While it is likely that the Crown Dependencies will be pushed to comply with the provisions of the Fifth Anti-Money Laundering Directive, which will require public beneficial ownership registers to be introduced throughout the EU by December 2019, the Crown Dependencies are within the EU’s Customs Union and therefore the Single Market for trade in goods, but are not part of the EU in all other respects and so are not obliged to implement the 5th AMLD, regardless of Brexit.
Time will now tell whether the Crown Dependencies will adopt such registers, although the early indications are that they will prefer not to.

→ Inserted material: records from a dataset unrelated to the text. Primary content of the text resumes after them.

This is an optimization exercise on Yosys and OpenROAD, whose aim is small area, not a production implementation. In this exercise RTL edits were held to simulation tests only and were not proved equivalent to the original. Power figures rest on the tool's default switching activity, not on a simulated workload.

--- design.v ---
module sisc_mc_core #(
  parameter int DATA_W = 32,
  parameter int REG_AW = 4
) (
  input  logic              clk,
  input  logic              rst,
  input  logic [31:0]       ir,
  input  logic              ir_valid,
  output logic              ir_ready,
  output logic              busy,
  output logic              halted,
  output logic [3:0]        stat,
  output logic              illegal,
  input  logic [REG_AW-1:0] dbg_addr,
  output logic [DATA_W-1:0] dbg_data
);
  localparam int NREG = 2 ** REG_AW;
  localparam int SW   = $clog2(DATA_W);
  localparam int MSB  = DATA_W - 1;
  localparam logic [2:0] IDLE      = 3'd0;
  localparam logic [2:0] DECODE    = 3'd1;
  localparam logic [2:0] EXECUTE   = 3'd2;
  localparam logic [2:0] WRITEBACK = 3'd3;
  localparam logic [2:0] HALTED    = 3'd4;
  typedef logic [DATA_W-1:0] word_t;
  logic [2:0]        state_r;
  logic [2:0]        stateNext_s;
  logic              irReady_r;
  logic              busy_r;
  logic              halted_r;
  logic [31:0]       irLatch_r;
  word_t             opA_r;
  word_t             opB_r;
  word_t             result_r;
  logic [3:0]        flags_r;
  logic              aluOk_r;
  logic              illegal_r;
  logic [3:0]        stat_r;
  word_t             regFile_r [NREG];
  logic [3:0]        opField_s;
  logic [3:0]        mmField_s;
  logic [REG_AW-1:0] rdField_s;
  logic [REG_AW-1:0] rsField_s;
  logic [REG_AW-1:0] rtField_s;
  word_t             immExt_s;
  word_t             aluRes_s;
  logic              aluC_s;
  logic              aluV_s;
  logic              aluLegal_s;
  logic              illegalOp_s;
  logic [DATA_W:0]   sumWide_s;
  logic [DATA_W:0]   shlWide_s;
  logic [DATA_W:0]   shrWide_s;
  logic [SW-1:0]     shAmt_s;
  assign opField_s = irLatch_r[31:28];
  assign mmField_s = irLatch_r[27:24];
  assign rdField_s = irLatch_r[20 +: REG_AW];
  assign rsField_s = irLatch_r[16 +: REG_AW];
  assign rtField_s = irLatch_r[12 +: REG_AW];
  assign immExt_s  = word_t'($signed(irLatch_r[15:0]));
  assign illegalOp_s = (opField_s != 4'h0) && !aluLegal_s;
  assign ir_ready     = irReady_r;
  assign busy         = busy_r;
  assign halted       = halted_r;
  assign stat         = stat_r;
  assign illegal      = illegal_r;
  assign dbg_data     = regFile_r[dbg_addr];
  always_comb begin
    stateNext_s = state_r;
    case (state_r)
      IDLE: begin
        if (ir_valid) begin
          stateNext_s = DECODE;
        end else begin
          stateNext_s = IDLE;
        end
      end
      DECODE: begin
        if (opField_s == 4'hF) begin
          stateNext_s = HALTED;
        end else begin
          stateNext_s = EXECUTE;
        end
      end
      EXECUTE:   stateNext_s = WRITEBACK;
      WRITEBACK: stateNext_s = IDLE;
      HALTED:    stateNext_s = HALTED;
      default:   stateNext_s = IDLE;
    endcase
  end
  always_comb begin
    aluRes_s   = {DATA_W{1'b0}};
    aluC_s     = 1'b0;
    aluV_s     = 1'b0;
    aluLegal_s = 1'b0;
    sumWide_s  = {(DATA_W + 1){1'b0}};
    shlWide_s  = {(DATA_W + 1){1'b0}};
    shrWide_s  = {(DATA_W + 1){1'b0}};
    shAmt_s    = opB_r[SW-1:0];
    if ((opField_s == 4'h1) || (opField_s == 4'h2)) begin
      case (mmField_s)
        4'h1: begin
          sumWide_s  = {1'b0, opA_r} + {1'b0, opB_r};
          aluRes_s   = sumWide_s[DATA_W-1:0];
          aluC_s     = sumWide_s[DATA_W];
          aluV_s     = (opA_r[MSB] == opB_r[MSB]) && (aluRes_s[MSB] != opA_r[MSB]);
          aluLegal_s = 1'b1;
        end
        4'h2: begin
          sumWide_s  = {1'b0, opA_r} + {1'b0, ~opB_r} + {{DATA_W{1'b0}}, 1'b1};
          aluRes_s   = sumWide_s[DATA_W-1:0];
          aluC_s     = sumWide_s[DATA_W];
          aluV_s     = (opA_r[MSB] != opB_r[MSB]) && (aluRes_s[MSB] != opA_r[MSB]);
          aluLegal_s = 1'b1;
        end
        4'h3: begin
          aluRes_s   = opA_r & opB_r;
          aluLegal_s = 1'b1;
        end
        4'h4: begin
          aluRes_s   = opA_r | opB_r;
          aluLegal_s = 1'b1;
        end
        4'h5: begin
          aluRes_s   = opA_r ^ opB_r;
          aluLegal_s = 1'b1;
        end
        4'h6: begin
          aluRes_s   = ~opA_r;
          aluLegal_s = 1'b1;
        end
        4'h7: begin
          shlWide_s  = {1'b0, opA_r} << shAmt_s;
          aluRes_s   = shlWide_s[DATA_W-1:0];
          aluC_s     = shlWide_s[DATA_W];
          aluLegal_s = 1'b1;
        end
        4'h8: begin
          shrWide_s  = {opA_r, 1'b0} >> shAmt_s;
          aluRes_s   = shrWide_s[DATA_W:1];
          aluC_s     = shrWide_s[0];
          aluLegal_s = 1'b1;
        end
        default: aluLegal_s = 1'b0;
      endcase
    end else begin
      aluLegal_s = 1'b0;
    end
  end
  always_ff @(posedge clk or posedge rst) begin
    if (rst) begin
      state_r   <= IDLE;
      irReady_r <= 1'b1;
      busy_r    <= 1'b0;
      halted_r  <= 1'b0;
    end else begin
      state_r   <= stateNext_s;
      irReady_r <= (stateNext_s == IDLE);
      busy_r    <= (stateNext_s == DECODE) || (stateNext_s == EXECUTE) ||
                   (stateNext_s == WRITEBACK);
      halted_r  <= (stateNext_s == HALTED);
    end
  end
  always_ff @(posedge clk or posedge rst) begin
    if (rst) begin
      irLatch_r <= 32'h0000_0000;
      opA_r     <= {DATA_W{1'b0}};
      opB_r     <= {DATA_W{1'b0}};
      result_r  <= {DATA_W{1'b0}};
      flags_r   <= 4'h0;
      aluOk_r   <= 1'b0;
      illegal_r <= 1'b0;
    end else begin
      if ((state_r == IDLE) && ir_valid) begin
        irLatch_r <= ir;
      end
      if (state_r == DECODE) begin
        opA_r <= regFile_r[rsField_s];
        opB_r <= (opField_s == 4'h2) ? immExt_s : regFile_r[rtField_s];
      end
      if (state_r == EXECUTE) begin
        result_r <= aluRes_s;
        flags_r  <= {aluC_s, aluV_s, aluRes_s[MSB], (aluRes_s == {DATA_W{1'b0}})};
        aluOk_r  <= aluLegal_s;
      end
      illegal_r <= (state_r == EXECUTE) && illegalOp_s;
    end
  end
  always_ff @(posedge clk or posedge rst) begin
    if (rst) begin
      for (int i = 0; i < NREG; i++) begin
        regFile_r[i] <= {DATA_W{1'b0}};
      end
    end else if ((state_r == WRITEBACK) && aluOk_r && (rdField_s != {REG_AW{1'b0}})) begin
      regFile_r[rdField_s] <= result_r;
    end
  end
  always_ff @(posedge clk or posedge rst) begin
    if (rst) begin
      stat_r <= 4'h0;
    end else if ((state_r == WRITEBACK) && aluOk_r) begin
      stat_r <= flags_r;
    end
  end
endmodule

It is worth noting that pressure group Global Witness has discovered many flaws in the data already held on the UK’s Persons of Significant Control (PSC) register at the UK’s Companies House. But the reality appears to be that the registrar of company information in the UK has such limited resources as not to be able to weed out the information from criminals or other parties that simply do not intend to comply. Finding a way through an often-complex maze of companies, trusts, partnerships and overseas entities will be challenging to say the least, even if the authorities boost their capabilities.

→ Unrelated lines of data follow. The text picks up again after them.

What follows belongs to an exercise in optimizing a design on an open flow for small area and a short achievable clock period; a production flow would make more cautious choices. Only simulation tests tie the RTL to the original design; equivalence was not proved. Power is estimated from default activity; no workload was simulated.

==> job 459 <==
==> flow/design.v <==
package mips_trace_pkg;
    localparam int TRACE_W = 167;
    typedef struct packed {
        logic [31:0] pc;
        logic [31:0] instr;
        logic        rf_we;
        logic [4:0]  rf_wa;
        logic [31:0] rf_wd;
        logic        memwrite;
        logic [31:0] dataadr;
        logic [31:0] writedata;
    } trace_entry_t;
    typedef enum logic [1:0] {
        TRIG_PC     = 2'd0,
        TRIG_MEMADR = 2'd1,
        TRIG_MANUAL = 2'd2,
        TRIG_RSVD   = 2'd3
    } trig_mode_e;
    typedef enum logic [1:0] {
        ST_IDLE  = 2'd0,
        ST_ARMED = 2'd1,
        ST_POST  = 2'd2,
        ST_DONE  = 2'd3
    } trace_state_e;
endpackage
module trace_ram
#(
    parameter  int DEPTH = 16
) (
    input  logic         clk,
    input  logic         i_ph,      
    input  logic         i_sh,      
    input  mips_trace_pkg::trace_entry_t i_wdata,
    input  logic [8:0]   i_rsel,    
    input  logic         i_rph,     
    output mips_trace_pkg::trace_entry_t o_rdata
);
    localparam int W = mips_trace_pkg::TRACE_W;
    logic [W-1:0] r_mem [0:DEPTH-1];
    logic [W-1:0] r_rd;
    logic [W-1:0] w_in, w_pick;
    assign w_in = i_wdata ^ {W{i_ph}};
    logic w_shn;
    assign w_shn = ~i_sh;
    for (genvar i = 0; i < DEPTH; i++) begin : g_slot
        trace_slot u_slot (
            .clk   (clk),
            .i_sh  (i_sh),
            .i_shn (w_shn),
            .i_d   ((i == 0) ? w_in : r_mem[(i == 0) ? 0 : i-1]),
            .o_q   (r_mem[i])
        );
    end
    always_comb begin
        w_pick = '0;
        for (int j = 0; j < 9; j++)
            w_pick = w_pick | (r_mem[DEPTH-9+j] & {W{i_rsel[j]}});
    end
    always_ff @(posedge clk) begin
        r_rd <= w_pick ^ {W{i_rph}};
    end
    assign o_rdata = r_rd;
endmodule
module trace_slot (
    input  logic         clk,
    input  logic         i_sh,
    input  logic         i_shn,
    input  logic [mips_trace_pkg::TRACE_W-1:0] i_d,
    output logic [mips_trace_pkg::TRACE_W-1:0] o_q
);
    localparam int W = mips_trace_pkg::TRACE_W;
    always_ff @(posedge clk)
        o_q <= ~((o_q | {W{i_sh}}) & (i_d | {W{i_shn}}));
endmodule
module commit_trace_buffer
#(
    parameter  int DEPTH = 16,
    parameter  int POST  = 8,
    parameter  int CNT_W = 32,
    localparam int AW    = $clog2(DEPTH)
) (
    input  logic             clk,
    input  logic             reset,
    input  logic             arm,
    input  logic             abort,
    input  logic [1:0]       trig_mode,
    input  logic [31:0]      trig_val,
    input  logic             trig_now,
    input  logic             cap_valid,
    input  logic [31:0]      pc,
    input  logic [31:0]      instr,
    input  logic             rf_we,
    input  logic [4:0]       rf_wa,
    input  logic [31:0]      rf_wd,
    input  logic             memwrite,
    input  logic [31:0]      dataadr,
    input  logic [31:0]      writedata,
    output logic             busy,
    output logic             triggered,
    output logic             done,
    output logic [AW:0]      count,
    output logic [AW-1:0]    trig_index,
    output logic [CNT_W-1:0] trig_cycles,
    output logic             rd_valid,
    input  logic             rd_ready,
    output mips_trace_pkg::trace_entry_t     rd_data,
    output logic             rd_last
);
    localparam logic [AW:0] FULL = (AW+1)'(DEPTH);
    logic             r_busy, r_post, r_done, r_ph;
    logic             w_busy_nxt, w_post_nxt, w_done_nxt;
    logic [AW-1:0]    r_wr_ptr, r_trig_slot, r_post_cnt, r_trig_index;
    logic [AW-1:0]    w_wr_ptr_nxt, w_trig_slot_nxt, w_post_cnt_nxt, w_trig_index_nxt;
    logic [AW:0]      r_count, r_rd_idx, w_count_nxt, w_rd_idx_nxt;
    logic             r_triggered, w_triggered_nxt;
    logic [CNT_W-1:0] r_trig_cycles, w_trig_cycles_nxt;
    logic             r_rd_valid, r_rd_last, w_rd_valid_nxt, w_rd_last_nxt;
    mips_trace_pkg::trig_mode_e   w_mode;
    mips_trace_pkg::trace_entry_t w_entry;
    logic w_hit, w_armed, w_arm_ok, w_capture, w_fire, w_beat, w_last_cap;
    logic w_sh, w_full_nxt, w_ld_first, w_ld_next, w_ld_same;
    logic [AW-1:0] w_ti_fire, w_ti_cap;
    logic [8:0]  w_rsel, w_sel_first, w_sel_next, w_sel_same;
    assign w_mode  = mips_trace_pkg::trig_mode_e'(trig_mode);
    assign w_entry = {pc, instr, rf_we, rf_wa, rf_wd, memwrite, dataadr,
                      writedata};
    always_comb begin
        w_hit = 1'b0;
        unique case (w_mode)
            mips_trace_pkg::TRIG_PC:     w_hit = (pc == trig_val);
            mips_trace_pkg::TRIG_MEMADR: w_hit = memwrite && (dataadr == trig_val);
            mips_trace_pkg::TRIG_MANUAL: w_hit = trig_now;
            default:     w_hit = 1'b0;
        endcase
    end
    assign w_armed    = r_busy && !r_post;
    assign w_beat     = r_rd_valid && rd_ready;
    assign w_arm_ok   = !abort && !r_busy && arm;
    assign w_capture  = !abort && r_busy && cap_valid;
    assign w_fire     = w_capture && w_armed && w_hit;
    assign w_last_cap = w_capture && r_post && r_post_cnt == AW'(1);
    always_comb begin
        w_busy_nxt = r_busy;
        w_post_nxt = r_post;
        w_done_nxt = r_done;
        if (abort) begin
            w_busy_nxt = 1'b0;
            w_post_nxt = 1'b0;
            w_done_nxt = 1'b0;
        end else if (w_arm_ok) begin
            w_busy_nxt = 1'b1;
            w_post_nxt = 1'b0;
            w_done_nxt = 1'b0;
        end else if (w_fire) begin
            w_post_nxt = 1'b1;
        end else if (w_last_cap) begin
            w_busy_nxt = 1'b0;
            w_post_nxt = 1'b0;
            w_done_nxt = 1'b1;
        end else if (r_done && w_beat && r_rd_last) begin
            w_done_nxt = 1'b0;
        end
    end
    always_comb begin
        w_wr_ptr_nxt      = r_wr_ptr;
        w_count_nxt       = r_count;
        w_triggered_nxt   = r_triggered;
        w_trig_cycles_nxt = r_trig_cycles;
        w_trig_slot_nxt   = r_trig_slot;
        w_post_cnt_nxt    = r_post_cnt;
        w_rd_idx_nxt      = r_rd_idx;
        if (w_arm_ok) begin
            w_wr_ptr_nxt      = '0;
            w_count_nxt       = '0;
            w_triggered_nxt   = 1'b0;
            w_trig_cycles_nxt = '0;
            w_trig_slot_nxt   = '0;
            w_post_cnt_nxt    = '0;
            w_rd_idx_nxt      = '0;
        end else begin
            if (w_armed && !abort && r_trig_cycles != '1)
                w_trig_cycles_nxt = r_trig_cycles + CNT_W'(1);
            if (w_capture) begin
                w_wr_ptr_nxt = r_wr_ptr + AW'(1);
                if (r_count != FULL) w_count_nxt = r_count + (AW+1)'(1);
            end
            if (w_fire) begin
                w_triggered_nxt = 1'b1;
                w_trig_slot_nxt = r_wr_ptr;
                w_post_cnt_nxt  = AW'(POST);
            end else if (w_capture && r_post) begin
                w_post_cnt_nxt = r_post_cnt - AW'(1);
            end
            if (w_beat) w_rd_idx_nxt = r_rd_idx + (AW+1)'(1);
        end
    end
    assign w_full_nxt = r_count >= (AW+1)'(DEPTH-1);
    assign w_ti_fire  = w_full_nxt ? AW'(DEPTH-1) : r_wr_ptr;
    assign w_ti_cap   = r_trig_slot - (w_full_nxt ? r_wr_ptr + AW'(1) : '0);
    always_comb begin
        if (w_arm_ok)       w_trig_index_nxt = '0;
        else if (w_fire)    w_trig_index_nxt = w_ti_fire;
        else if (w_capture) w_trig_index_nxt = w_ti_cap;
        else                w_trig_index_nxt = r_trig_index;
    end
    assign w_ld_first = w_last_cap;
    assign w_ld_next  = w_beat && !r_rd_last && !abort && !arm;
    assign w_ld_same  = r_rd_valid && !rd_ready && !abort && !arm;
    assign w_rd_valid_nxt = w_ld_first || w_ld_next || w_ld_same;
    assign w_rd_last_nxt  = (w_ld_next && (r_rd_idx + (AW+1)'(2) == r_count)) ||
                            (w_ld_same && r_rd_last);
    always_comb begin
        for (int j = 0; j < 9; j++) begin
            w_sel_first[j] = (r_count == FULL) ? (j == 7)
                                               : (r_count == (AW+1)'(DEPTH-8+j));
            w_sel_next[j]  = r_count == (AW+1)'(DEPTH-7+j);
            w_sel_same[j]  = r_count == (AW+1)'(DEPTH-8+j);
            w_rsel[j]      = (w_ld_first && w_sel_first[j]) ||
                             (w_ld_next  && w_sel_next[j])  ||
                             (w_ld_same  && w_sel_same[j]);
        end
    end
    always_ff @(posedge clk or negedge reset) begin
        if (!reset) begin
            r_busy        <= 1'b0;
            r_post        <= 1'b0;
            r_done        <= 1'b0;
            r_ph          <= 1'b0;
            r_wr_ptr      <= '0;
            r_count       <= '0;
            r_triggered   <= 1'b0;
            r_trig_cycles <= '0;
            r_trig_slot   <= '0;
            r_post_cnt    <= '0;
            r_rd_idx      <= '0;
            r_trig_index  <= '0;
            r_rd_valid    <= 1'b0;
            r_rd_last     <= 1'b0;
        end else begin
            r_busy        <= w_busy_nxt;
            r_post        <= w_post_nxt;
            r_done        <= w_done_nxt;
            r_ph          <= !r_ph;
            r_wr_ptr      <= w_wr_ptr_nxt;
            r_count       <= w_count_nxt;
            r_triggered   <= w_triggered_nxt;
            r_trig_cycles <= w_trig_cycles_nxt;
            r_trig_slot   <= w_trig_slot_nxt;
            r_post_cnt    <= w_post_cnt_nxt;
            r_rd_idx      <= w_rd_idx_nxt;
            r_trig_index  <= w_trig_index_nxt;
            r_rd_valid    <= w_rd_valid_nxt;
            r_rd_last     <= w_rd_last_nxt;
        end
    end
    assign w_sh = w_capture || w_beat;
    trace_ram #(.DEPTH(DEPTH)) u_ram (
        .clk     (clk),
        .i_ph    (r_ph),
        .i_sh    (w_sh),
        .i_wdata (w_entry),
        .i_rsel  (w_rsel),
        .i_rph   (r_ph && w_rd_valid_nxt),
        .o_rdata (rd_data)
    );
    assign busy        = r_busy;
    assign done        = r_done;
    assign triggered   = r_triggered;
    assign count       = r_count;
    assign trig_cycles = r_trig_cycles;
    assign trig_index  = r_trig_index;
    assign rd_valid    = r_rd_valid;
    assign rd_last     = r_rd_last;
endmodule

Moreover, the BOTs are also fighting back against the tide of transparency, arguing that the directives from the UK are likely to destroy their business models and impact their economies. In early June this year, the BVI government-appointed law firm Withers to prepare its legal challenge to the UK.
BVI Premier Orlando Smith has been quoted in the press as saying the legislation raises serious constitutional and human rights issues and insists the BVI will not introduce public registers until they become a global standard. BVI has also retained two leading QCs to fight their cause, including an eminent Professor of Law at Oxford University.

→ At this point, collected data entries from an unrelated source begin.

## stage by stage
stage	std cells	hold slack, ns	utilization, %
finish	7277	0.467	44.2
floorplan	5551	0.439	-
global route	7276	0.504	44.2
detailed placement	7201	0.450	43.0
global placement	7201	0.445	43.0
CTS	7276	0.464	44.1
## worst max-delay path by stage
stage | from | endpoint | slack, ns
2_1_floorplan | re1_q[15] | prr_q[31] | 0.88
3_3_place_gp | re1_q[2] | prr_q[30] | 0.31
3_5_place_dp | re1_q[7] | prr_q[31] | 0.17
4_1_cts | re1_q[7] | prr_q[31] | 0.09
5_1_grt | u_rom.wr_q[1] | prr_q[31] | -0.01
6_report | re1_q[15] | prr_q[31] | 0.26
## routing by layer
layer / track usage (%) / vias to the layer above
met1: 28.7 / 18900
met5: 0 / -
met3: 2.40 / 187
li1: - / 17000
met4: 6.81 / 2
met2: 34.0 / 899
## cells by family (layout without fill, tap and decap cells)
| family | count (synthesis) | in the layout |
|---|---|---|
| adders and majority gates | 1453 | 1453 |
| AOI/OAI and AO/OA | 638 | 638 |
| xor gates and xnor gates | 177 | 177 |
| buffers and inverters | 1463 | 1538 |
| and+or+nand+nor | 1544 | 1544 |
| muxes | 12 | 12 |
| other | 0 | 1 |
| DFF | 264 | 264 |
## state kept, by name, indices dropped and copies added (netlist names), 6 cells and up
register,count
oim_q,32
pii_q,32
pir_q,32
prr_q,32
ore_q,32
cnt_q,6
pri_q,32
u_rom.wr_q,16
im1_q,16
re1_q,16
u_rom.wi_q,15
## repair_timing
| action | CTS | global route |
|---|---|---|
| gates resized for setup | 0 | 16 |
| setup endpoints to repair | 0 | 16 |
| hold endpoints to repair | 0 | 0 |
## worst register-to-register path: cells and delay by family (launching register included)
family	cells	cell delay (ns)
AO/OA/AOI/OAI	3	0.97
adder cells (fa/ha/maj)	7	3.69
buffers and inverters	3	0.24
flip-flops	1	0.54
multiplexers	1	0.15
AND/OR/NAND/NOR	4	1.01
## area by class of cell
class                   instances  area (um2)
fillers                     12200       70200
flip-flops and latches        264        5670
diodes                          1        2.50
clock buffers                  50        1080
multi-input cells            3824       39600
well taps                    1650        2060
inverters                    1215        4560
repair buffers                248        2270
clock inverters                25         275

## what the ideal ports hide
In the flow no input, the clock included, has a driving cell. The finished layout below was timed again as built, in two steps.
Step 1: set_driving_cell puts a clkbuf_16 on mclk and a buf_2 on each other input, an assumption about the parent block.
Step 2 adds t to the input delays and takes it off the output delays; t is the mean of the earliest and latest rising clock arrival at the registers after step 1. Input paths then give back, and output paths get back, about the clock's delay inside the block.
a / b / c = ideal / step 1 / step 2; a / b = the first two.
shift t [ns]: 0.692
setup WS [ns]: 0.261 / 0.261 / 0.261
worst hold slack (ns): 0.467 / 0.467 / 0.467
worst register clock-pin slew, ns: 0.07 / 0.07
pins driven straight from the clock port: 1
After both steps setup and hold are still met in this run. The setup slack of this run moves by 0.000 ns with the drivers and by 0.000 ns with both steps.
This is an optimization exercise on Yosys and OpenROAD, whose aim is small area, not a production implementation.
In this exercise RTL edits were held to simulation tests only and were not proved equivalent to the original.
Power figures rest on the tool's default switching activity, not on a simulated workload.

== job 7154 ==
## sgd_top
module sgd_top (
    input  wire        clk,
    input  wire        rst_n,
    input  wire        start,
    input  wire [15:0] mini_batch_size,
    input  wire [15:0] number_of_samples,
    input  wire [15:0] number_of_epochs,
    input  wire [4:0]  step_shift,
    input  wire [31:0] sample_features,
    input  wire [31:0] sample_label,
    input  wire        sample_valid,
    output wire        sample_ready,
    output wire [31:0] x_out_data,
    output wire        x_out_valid,
    input  wire        x_out_ready,
    output wire        x_out_last,
    output wire        done
);
Settings: LEC_CHECK=0, CAP_MARGIN=20, CORE_MARGIN=2, CORE_UTILIZATION=65, SLEW_MARGIN=20; clock period 10.0 ns.
standard.sh (not shown) runs the stock make flow with config.mk's settings and CLKGATE_MAP_FILE= SYNTH_SCRIPT=/design/flow/synth_recipe.tcl, a recipe that flattens the netlist after the stock synthesis.
==> flow/flow/run.sh <==
#!/bin/bash
# The standard layout (standard.sh), with three changes:
#  - synthesis maps the logic with an area-oriented ABC script, and skips
#    the quick ABC pass before the full adders are extracted;
#  - ports are buffered with the smallest buffer;
#  - the clock tree uses small buffers and no dummy loads.
set -euo pipefail
W="$(cd "$(dirname "$0")/.." && pwd)"
cd "$W"
export FLOW_WORK="$W"
export FLOW_ABC_SCRIPT="$W/flow/abc_area.script"
bash standard.sh \
  SYNTH_SCRIPT="$W/flow/synth_area.tcl" SYNTH_ARGS=-noabc \
  BUFFER_PORTS_ARGS="-buffer_cell sky130_fd_sc_hd__buf_1" \
  CTS_ARGS="-sink_clustering_enable -repair_clock_nets -dont_use_dummy_load -buf_list sky130_fd_sc_hd__clkbuf_4 -sink_clustering_size 10 -sink_clustering_max_diameter 30" \
  finish > "$W/flow_make.log" 2>&1
==> flow/flow/abc_area.script <==
&get -n
&st
&dch
&nf -a
&st
&syn2
&if -g -K 6
&synch2
&nf -a
&st
&dch
&nf -a
&put
topo
stime -c
==> flow/flow/synth_area.tcl <==
# The standard synthesis (synth_recipe.tcl), with ABC's mapping of the
# logic aimed at area (abc_area.script beside this file) instead of delay.
# Registers, their names and their cells are those of the standard synthesis.
proc abc {args} {
  set i [lsearch -exact $args -script]
  if {$i >= 0} {
    lset args [expr {$i + 1}] $::env(FLOW_ABC_SCRIPT)
  }
  yosys abc {*}$args
}
source $::env(FLOW_WORK)/synth_recipe.tcl
In summary, job 7154 completed successfully, with a layout that passed the timing, design-rule and antenna checks.
Setup changes, job 7154 to job 9821
-- flow/flow/run.sh --
<<< job 7154, line 15
  CTS_ARGS="-sink_clustering_enable -repair_clock_nets -dont_use_dummy_load -buf_list sky130_fd_sc_hd__clkbuf_4 -sink_clustering_size 10 -sink_clustering_max_diameter 30" \
>>> job 9821, line 15
  CTS_ARGS="-sink_clustering_enable -repair_clock_nets -dont_use_dummy_load -buf_list sky130_fd_sc_hd__clkbuf_8 -sink_clustering_size 16 -sink_clustering_max_diameter 35" \
Findings:
Job 9821 ran to completion and came out clean on the timing, design-rule and antenna checks.
Job 7154 completed every stage of the flow, and the final layout passed the timing, design-rule and antenna checks.
In the reports for job 9821 and job 7154, the smaller wire length of the first global-routing pass belongs to job 9821.
Arrival time at the worst endpoint in job 9821 vs job 7154: down 0.09 ns
Relative to job 7154, the net switching fraction of the power of job 9821 is lower by 0.69 points.
Job 9821 -> job 7154: area taken by flip-flops and latches delta 0, exact match
Between job 9821 and job 7154, the difference in critical path's largest stage delay is negligible.
Job 7154 has a higher buffer and inverter count on the worst path than job 9821.
Comparing final critical delay including setup and external delays for job 9821 and job 7154, the bigger number came from job 9821.
The final worst-path setup slack in job 9821 sits 0.038 ns below the value recorded for job 7154.
Here is what was changed in the inputs of job 5375 compared with job 9821.
-- flow/flow/run.sh --
<<< job 9821, line 15
  CTS_ARGS="-sink_clustering_enable -repair_clock_nets -dont_use_dummy_load -buf_list sky130_fd_sc_hd__clkbuf_8 -sink_clustering_size 16 -sink_clustering_max_diameter 35" \
>>> job 5375, line 15
  CTS_ARGS="-sink_clustering_enable -repair_clock_nets -dont_use_dummy_load -buf_list sky130_fd_sc_hd__clkbuf_4 -sink_clustering_size 12 -sink_clustering_max_diameter 35" \
Job 5375 vs. job 9821: time the worst path needs with I/O delays and setup comparable; via total after detailed routing ~0 delta; met3 global-route usage held steady; worst endpoint required time has increased.
Re number of setup buffers added after CTS: no difference whatsoever between job 9821 and job 5375.
Job 9821 → job 5375: initial antenna violation count grew by 1; power after layout lower; sequential share of layout area saw an increase.
Compare job 9821 and job 5375 | met3 wire length higher: job 5375
Summary of job 5375 over job 9821: largest stage delay on the critical path neither gained nor lost much, relative contribution of the clock network to total power lower.

afterwards: timing with drivers on the ports:
In the flow no input, the clock included, has a driving cell. The finished layouts below were timed again as built, in two steps. Step 1 assumes that a clkbuf_16 drives the clock port and a buf_2 every other input. Step 2 times the ports against the registers' clock, not the clock port: input delays grow and output delays shrink by t, the midpoint of the rising clock arrivals with the driver on. Slacks: ideal ports / drivers / drivers and shift; pairs: ideal ports / drivers.
run	t, ns	setup WS [ns]	worst setup path at the end	cell pins on the clock port's net
job 7154	0.701	3.481 / 3.481 / 3.405	input to register	1
job 9821	0.603	3.442 / 3.442 / 3.382	input to register	1
job 5375	0.714	3.439 / 3.439 / 3.409	input to register	1
After both steps every run listed still meets setup and hold. For job 7154, which loses most, drivers alone change the setup slack by 0.000 ns; drivers and shift together by -0.076 ns.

In a letter published in The Economist magazine in early June, Premier Smith said the Act is 'unsatisfactory, ill-founded, unnecessary and based on ill-informed opinion', adding that the public register ‘flies in the face of privacy rights and the principles relating to personal data protection'. His challenge appears to be partly founded on fundamental constitutional questions on whether the BOTs have exclusive competence in respect of such matters.
The argument appears to be that BVI will adopt what are common global standards but that this imposition is a disproportionate measure and blatantly knocks the BOTs that act as International Financial Centres (IFCs) off what is currently a more level playing field.
Smith's position was to some extent bolstered in a letter also published in the Economist by Geoff Cook, the head of Jersey Finance. In the letter, he expressed concerns that this whole initiative was 'the brainchild of a group of unelected NGOs and lobbyists', and highlighted considerable concerns about privacy, including cyber-risk, identity theft and misuse of data. He also raised concerns that legitimate individuals residing in unstable countries may be exposed to criminals or even to corrupt government officials there.